:: Data shown

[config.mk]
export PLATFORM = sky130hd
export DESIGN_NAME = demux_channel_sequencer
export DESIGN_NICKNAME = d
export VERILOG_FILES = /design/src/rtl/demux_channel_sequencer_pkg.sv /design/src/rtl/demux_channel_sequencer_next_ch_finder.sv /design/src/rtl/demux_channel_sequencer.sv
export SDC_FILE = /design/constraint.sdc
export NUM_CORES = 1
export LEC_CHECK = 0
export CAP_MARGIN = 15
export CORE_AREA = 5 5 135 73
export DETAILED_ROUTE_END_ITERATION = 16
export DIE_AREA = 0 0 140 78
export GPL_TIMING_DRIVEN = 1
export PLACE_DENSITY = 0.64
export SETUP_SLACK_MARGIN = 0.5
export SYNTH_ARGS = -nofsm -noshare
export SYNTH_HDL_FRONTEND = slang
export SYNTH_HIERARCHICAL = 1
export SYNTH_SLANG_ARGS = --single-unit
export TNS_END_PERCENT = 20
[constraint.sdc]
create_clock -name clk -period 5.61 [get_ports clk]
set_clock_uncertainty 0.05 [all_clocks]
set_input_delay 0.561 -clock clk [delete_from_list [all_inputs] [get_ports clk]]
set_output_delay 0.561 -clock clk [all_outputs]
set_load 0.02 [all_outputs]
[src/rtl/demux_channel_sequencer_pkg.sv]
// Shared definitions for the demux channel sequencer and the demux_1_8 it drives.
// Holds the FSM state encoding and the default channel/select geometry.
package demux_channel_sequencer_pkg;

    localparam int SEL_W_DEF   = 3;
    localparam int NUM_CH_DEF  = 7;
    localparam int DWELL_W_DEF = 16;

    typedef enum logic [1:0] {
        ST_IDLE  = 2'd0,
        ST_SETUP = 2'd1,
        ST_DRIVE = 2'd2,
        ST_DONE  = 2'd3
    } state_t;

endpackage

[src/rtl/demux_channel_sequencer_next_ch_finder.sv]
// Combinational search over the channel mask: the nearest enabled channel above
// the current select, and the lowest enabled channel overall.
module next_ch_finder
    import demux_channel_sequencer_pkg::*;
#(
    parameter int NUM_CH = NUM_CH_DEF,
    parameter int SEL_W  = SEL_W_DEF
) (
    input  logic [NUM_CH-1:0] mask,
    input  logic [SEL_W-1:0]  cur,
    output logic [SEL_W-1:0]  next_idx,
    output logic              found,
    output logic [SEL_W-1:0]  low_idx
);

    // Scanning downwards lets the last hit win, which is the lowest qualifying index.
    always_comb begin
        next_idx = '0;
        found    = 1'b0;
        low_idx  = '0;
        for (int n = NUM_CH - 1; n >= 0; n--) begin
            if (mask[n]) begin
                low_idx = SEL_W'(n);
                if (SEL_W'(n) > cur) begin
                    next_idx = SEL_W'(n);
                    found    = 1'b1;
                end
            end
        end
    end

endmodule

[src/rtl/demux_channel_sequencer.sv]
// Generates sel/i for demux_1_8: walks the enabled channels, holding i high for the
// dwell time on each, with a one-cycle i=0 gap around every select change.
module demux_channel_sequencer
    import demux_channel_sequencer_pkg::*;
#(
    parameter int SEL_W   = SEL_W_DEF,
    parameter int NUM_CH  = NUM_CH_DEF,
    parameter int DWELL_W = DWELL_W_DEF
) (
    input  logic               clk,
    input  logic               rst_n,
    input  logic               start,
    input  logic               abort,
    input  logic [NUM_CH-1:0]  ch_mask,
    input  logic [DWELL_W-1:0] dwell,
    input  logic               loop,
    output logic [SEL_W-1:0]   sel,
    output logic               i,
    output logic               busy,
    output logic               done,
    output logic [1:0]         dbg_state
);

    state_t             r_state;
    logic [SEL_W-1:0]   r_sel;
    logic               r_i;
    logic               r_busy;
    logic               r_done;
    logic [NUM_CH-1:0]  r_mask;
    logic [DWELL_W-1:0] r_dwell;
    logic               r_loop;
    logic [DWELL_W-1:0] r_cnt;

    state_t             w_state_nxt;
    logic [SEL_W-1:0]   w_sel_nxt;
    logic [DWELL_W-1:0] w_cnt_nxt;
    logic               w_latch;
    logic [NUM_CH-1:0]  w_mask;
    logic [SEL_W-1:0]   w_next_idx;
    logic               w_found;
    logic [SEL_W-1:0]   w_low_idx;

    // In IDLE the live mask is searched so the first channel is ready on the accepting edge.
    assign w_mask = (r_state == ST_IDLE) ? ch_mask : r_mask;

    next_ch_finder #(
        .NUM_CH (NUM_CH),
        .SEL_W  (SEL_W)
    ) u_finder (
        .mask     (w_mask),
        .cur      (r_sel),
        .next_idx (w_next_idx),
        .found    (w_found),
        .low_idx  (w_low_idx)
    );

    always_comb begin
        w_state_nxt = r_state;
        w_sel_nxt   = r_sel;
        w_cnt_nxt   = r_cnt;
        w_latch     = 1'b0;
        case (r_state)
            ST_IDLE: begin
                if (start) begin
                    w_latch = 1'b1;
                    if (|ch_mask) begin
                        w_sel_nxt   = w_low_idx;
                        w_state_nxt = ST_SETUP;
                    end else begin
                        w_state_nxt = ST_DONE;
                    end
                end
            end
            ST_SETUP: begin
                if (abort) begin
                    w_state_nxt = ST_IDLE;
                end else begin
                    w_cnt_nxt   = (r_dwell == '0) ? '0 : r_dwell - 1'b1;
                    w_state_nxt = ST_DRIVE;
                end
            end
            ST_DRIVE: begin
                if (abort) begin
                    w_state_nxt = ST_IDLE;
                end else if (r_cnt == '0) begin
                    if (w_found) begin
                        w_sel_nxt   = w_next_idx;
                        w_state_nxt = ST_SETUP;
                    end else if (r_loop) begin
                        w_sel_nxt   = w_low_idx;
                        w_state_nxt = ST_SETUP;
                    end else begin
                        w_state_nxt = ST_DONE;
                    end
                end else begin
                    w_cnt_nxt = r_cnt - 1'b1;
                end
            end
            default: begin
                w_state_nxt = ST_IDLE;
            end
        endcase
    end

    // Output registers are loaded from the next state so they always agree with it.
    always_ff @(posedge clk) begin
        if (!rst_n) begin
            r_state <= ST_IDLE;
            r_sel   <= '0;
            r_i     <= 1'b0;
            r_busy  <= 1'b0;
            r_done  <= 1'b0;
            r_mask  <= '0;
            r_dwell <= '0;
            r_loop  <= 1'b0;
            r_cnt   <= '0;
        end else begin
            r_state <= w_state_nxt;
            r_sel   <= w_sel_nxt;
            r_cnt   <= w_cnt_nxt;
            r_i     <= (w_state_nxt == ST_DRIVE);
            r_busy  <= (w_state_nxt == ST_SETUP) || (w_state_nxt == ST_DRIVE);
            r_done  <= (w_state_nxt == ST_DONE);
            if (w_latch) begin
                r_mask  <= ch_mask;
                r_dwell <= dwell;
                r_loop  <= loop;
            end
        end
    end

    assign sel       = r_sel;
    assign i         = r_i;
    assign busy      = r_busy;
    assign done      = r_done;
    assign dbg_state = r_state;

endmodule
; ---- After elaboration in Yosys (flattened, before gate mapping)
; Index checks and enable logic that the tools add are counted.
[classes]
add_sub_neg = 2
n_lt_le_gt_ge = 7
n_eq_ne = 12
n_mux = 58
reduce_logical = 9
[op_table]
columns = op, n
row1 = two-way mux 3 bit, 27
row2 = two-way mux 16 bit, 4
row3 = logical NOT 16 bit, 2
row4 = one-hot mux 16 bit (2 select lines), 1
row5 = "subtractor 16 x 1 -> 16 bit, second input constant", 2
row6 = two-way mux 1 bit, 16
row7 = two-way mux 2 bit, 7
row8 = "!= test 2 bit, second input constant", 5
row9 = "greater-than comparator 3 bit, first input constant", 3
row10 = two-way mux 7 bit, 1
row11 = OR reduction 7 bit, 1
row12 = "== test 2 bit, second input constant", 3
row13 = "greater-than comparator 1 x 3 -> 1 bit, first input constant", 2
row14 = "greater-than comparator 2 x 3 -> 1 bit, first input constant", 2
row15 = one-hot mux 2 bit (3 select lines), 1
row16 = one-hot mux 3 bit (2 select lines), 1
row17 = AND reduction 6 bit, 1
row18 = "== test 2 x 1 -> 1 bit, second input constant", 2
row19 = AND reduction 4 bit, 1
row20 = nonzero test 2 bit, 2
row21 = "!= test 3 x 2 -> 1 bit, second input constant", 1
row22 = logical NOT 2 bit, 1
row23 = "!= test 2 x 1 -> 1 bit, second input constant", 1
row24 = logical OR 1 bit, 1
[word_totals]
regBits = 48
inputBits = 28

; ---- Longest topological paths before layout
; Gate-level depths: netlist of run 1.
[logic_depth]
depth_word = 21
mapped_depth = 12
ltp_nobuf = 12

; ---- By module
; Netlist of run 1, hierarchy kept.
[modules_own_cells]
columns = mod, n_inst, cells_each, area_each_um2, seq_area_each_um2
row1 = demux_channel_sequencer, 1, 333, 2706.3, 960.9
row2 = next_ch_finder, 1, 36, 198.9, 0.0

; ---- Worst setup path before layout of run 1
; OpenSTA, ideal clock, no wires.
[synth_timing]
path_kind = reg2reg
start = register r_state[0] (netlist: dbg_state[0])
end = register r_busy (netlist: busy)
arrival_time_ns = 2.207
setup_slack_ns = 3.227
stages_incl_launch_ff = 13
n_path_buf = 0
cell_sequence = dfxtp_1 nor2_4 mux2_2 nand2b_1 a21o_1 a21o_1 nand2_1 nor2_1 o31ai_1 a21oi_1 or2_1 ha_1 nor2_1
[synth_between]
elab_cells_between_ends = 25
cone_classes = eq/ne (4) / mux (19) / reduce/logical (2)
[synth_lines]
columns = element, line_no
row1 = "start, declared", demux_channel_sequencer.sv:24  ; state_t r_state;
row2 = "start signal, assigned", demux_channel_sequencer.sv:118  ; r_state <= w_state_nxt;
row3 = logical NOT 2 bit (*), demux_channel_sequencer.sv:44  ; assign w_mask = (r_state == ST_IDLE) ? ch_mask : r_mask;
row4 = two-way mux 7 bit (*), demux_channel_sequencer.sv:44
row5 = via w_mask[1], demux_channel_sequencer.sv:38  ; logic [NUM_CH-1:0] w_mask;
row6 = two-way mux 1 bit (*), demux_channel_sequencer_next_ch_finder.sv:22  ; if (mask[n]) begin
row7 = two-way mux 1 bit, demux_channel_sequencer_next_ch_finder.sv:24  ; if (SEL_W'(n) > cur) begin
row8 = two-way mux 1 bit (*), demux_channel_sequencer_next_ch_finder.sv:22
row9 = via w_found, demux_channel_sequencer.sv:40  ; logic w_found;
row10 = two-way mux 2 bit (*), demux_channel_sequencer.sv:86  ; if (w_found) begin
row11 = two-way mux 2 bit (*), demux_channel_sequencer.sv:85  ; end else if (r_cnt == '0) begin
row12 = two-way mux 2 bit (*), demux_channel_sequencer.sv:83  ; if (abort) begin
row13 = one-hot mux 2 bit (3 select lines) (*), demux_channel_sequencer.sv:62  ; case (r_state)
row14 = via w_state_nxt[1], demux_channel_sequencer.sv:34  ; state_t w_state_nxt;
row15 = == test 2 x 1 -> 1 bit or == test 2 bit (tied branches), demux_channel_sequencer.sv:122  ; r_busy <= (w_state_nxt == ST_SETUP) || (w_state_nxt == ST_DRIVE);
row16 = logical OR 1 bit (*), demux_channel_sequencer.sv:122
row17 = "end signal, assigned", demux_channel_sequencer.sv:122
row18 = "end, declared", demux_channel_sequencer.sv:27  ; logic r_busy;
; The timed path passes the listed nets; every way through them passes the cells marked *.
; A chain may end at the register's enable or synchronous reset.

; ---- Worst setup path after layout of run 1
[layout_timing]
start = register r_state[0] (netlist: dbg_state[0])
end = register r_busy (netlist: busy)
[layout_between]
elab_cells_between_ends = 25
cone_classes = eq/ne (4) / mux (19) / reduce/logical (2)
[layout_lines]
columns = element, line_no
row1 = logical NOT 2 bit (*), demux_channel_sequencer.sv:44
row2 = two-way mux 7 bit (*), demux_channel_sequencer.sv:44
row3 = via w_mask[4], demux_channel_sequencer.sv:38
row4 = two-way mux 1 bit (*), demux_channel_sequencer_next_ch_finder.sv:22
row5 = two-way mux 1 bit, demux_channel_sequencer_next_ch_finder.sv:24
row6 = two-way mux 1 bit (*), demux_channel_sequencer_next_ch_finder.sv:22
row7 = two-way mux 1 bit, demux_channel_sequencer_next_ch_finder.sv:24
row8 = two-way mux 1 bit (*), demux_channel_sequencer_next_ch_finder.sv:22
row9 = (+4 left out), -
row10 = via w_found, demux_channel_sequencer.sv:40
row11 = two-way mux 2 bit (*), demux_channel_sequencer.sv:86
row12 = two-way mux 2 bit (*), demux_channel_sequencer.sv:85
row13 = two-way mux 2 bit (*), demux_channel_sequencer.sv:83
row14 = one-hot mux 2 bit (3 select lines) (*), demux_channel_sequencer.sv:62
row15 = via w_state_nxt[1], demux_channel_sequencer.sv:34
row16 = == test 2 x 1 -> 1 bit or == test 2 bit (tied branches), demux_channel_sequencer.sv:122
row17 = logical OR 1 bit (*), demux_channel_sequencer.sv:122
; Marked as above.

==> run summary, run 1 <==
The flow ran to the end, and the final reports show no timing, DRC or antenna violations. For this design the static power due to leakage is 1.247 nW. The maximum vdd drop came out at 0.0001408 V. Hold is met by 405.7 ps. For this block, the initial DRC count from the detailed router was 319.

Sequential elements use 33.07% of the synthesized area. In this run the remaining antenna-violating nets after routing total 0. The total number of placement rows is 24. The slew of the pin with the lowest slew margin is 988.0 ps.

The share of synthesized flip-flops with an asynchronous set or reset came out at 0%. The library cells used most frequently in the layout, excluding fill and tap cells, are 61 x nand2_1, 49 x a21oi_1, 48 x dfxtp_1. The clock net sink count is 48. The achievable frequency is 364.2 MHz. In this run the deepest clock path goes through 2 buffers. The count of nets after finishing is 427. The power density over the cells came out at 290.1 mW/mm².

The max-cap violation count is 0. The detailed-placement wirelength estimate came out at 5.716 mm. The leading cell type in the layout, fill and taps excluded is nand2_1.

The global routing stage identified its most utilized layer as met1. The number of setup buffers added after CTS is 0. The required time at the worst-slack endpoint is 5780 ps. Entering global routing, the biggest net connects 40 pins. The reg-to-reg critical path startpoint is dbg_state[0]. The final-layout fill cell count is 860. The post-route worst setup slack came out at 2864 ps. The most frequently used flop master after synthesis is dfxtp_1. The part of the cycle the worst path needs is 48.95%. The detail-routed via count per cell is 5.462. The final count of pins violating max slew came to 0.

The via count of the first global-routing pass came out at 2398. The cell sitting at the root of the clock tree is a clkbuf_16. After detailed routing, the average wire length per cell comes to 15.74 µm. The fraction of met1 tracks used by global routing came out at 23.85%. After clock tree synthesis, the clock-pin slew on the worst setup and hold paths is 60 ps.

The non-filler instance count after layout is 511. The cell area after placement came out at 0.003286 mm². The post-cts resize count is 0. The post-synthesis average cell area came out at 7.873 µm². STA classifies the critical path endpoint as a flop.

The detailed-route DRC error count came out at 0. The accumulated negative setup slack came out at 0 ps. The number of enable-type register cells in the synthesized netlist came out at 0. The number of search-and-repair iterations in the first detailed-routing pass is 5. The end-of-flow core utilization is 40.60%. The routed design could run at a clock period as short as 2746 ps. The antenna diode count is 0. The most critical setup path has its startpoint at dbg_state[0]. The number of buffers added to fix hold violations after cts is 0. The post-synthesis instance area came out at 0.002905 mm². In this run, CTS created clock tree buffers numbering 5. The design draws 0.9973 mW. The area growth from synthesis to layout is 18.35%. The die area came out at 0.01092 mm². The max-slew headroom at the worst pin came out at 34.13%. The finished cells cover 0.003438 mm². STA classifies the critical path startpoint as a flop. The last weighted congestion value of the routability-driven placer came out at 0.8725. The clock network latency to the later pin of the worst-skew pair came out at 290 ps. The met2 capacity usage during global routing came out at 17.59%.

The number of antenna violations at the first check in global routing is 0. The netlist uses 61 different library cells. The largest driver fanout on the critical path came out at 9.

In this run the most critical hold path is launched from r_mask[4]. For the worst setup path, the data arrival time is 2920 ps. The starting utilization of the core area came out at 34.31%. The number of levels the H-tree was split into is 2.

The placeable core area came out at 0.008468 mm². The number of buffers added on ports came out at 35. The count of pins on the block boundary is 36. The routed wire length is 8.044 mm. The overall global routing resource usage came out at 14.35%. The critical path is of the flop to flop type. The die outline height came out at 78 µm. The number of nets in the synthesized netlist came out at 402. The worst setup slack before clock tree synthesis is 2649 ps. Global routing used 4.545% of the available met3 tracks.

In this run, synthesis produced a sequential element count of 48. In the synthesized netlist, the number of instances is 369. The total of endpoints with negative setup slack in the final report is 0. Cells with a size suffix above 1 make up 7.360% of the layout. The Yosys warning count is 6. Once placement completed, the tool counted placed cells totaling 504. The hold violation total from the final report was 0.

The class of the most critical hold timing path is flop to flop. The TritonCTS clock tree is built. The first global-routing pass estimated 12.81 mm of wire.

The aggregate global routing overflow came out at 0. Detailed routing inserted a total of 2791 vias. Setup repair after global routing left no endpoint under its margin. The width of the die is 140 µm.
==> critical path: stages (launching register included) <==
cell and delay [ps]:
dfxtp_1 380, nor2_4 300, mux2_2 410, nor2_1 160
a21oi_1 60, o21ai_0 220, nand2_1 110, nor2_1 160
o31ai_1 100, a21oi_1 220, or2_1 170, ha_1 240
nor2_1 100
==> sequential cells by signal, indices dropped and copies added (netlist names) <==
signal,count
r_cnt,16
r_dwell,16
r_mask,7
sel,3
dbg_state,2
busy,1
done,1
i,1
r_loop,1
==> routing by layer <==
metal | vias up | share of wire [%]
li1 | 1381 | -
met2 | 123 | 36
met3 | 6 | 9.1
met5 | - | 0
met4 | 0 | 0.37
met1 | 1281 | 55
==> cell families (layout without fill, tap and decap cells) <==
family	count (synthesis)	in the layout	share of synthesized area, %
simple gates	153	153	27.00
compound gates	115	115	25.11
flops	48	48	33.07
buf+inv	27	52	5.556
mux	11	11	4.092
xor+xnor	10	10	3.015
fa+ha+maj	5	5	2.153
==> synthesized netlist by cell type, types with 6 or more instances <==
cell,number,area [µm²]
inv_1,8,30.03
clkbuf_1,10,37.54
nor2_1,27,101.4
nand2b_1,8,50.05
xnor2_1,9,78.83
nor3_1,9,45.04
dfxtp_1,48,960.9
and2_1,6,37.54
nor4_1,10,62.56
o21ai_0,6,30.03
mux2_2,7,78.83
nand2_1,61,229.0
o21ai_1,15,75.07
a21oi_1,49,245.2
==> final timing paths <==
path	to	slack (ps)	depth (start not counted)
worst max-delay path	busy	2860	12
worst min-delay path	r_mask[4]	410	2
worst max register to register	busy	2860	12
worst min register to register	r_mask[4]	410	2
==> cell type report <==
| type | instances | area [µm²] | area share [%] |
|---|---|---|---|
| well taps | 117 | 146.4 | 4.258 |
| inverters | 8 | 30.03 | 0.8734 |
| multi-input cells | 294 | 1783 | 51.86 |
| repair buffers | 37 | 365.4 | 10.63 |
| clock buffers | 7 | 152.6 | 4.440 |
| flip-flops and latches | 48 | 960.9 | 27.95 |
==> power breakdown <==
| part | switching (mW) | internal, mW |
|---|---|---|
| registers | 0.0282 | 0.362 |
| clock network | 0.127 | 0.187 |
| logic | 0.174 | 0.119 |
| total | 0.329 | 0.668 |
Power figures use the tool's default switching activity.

::::

Assignment:
Which lines above contain the word "network"? Show each of them.

Response area:
The detailed-route DRC error count came out at 0. The accumulated negative setup slack came out at 0 ps. The number of enable-type register cells in the synthesized netlist came out at 0. The number of search-and-repair iterations in the first detailed-routing pass is 5. The end-of-flow core utilization is 40.60%. The routed design could run at a clock period as short as 2746 ps. The antenna diode count is 0. The most critical setup path has its startpoint at dbg_state[0]. The number of buffers added to fix hold violations after cts is 0. The post-synthesis instance area came out at 0.002905 mm². In this run, CTS created clock tree buffers numbering 5. The design draws 0.9973 mW. The area growth from synthesis to layout is 18.35%. The die area came out at 0.01092 mm². The max-slew headroom at the worst pin came out at 34.13%. The finished cells cover 0.003438 mm². STA classifies the critical path startpoint as a flop. The last weighted congestion value of the routability-driven placer came out at 0.8725. The clock network latency to the later pin of the worst-skew pair came out at 290 ps. The met2 capacity usage during global routing came out at 17.59%.
| clock network | 0.127 | 0.187 |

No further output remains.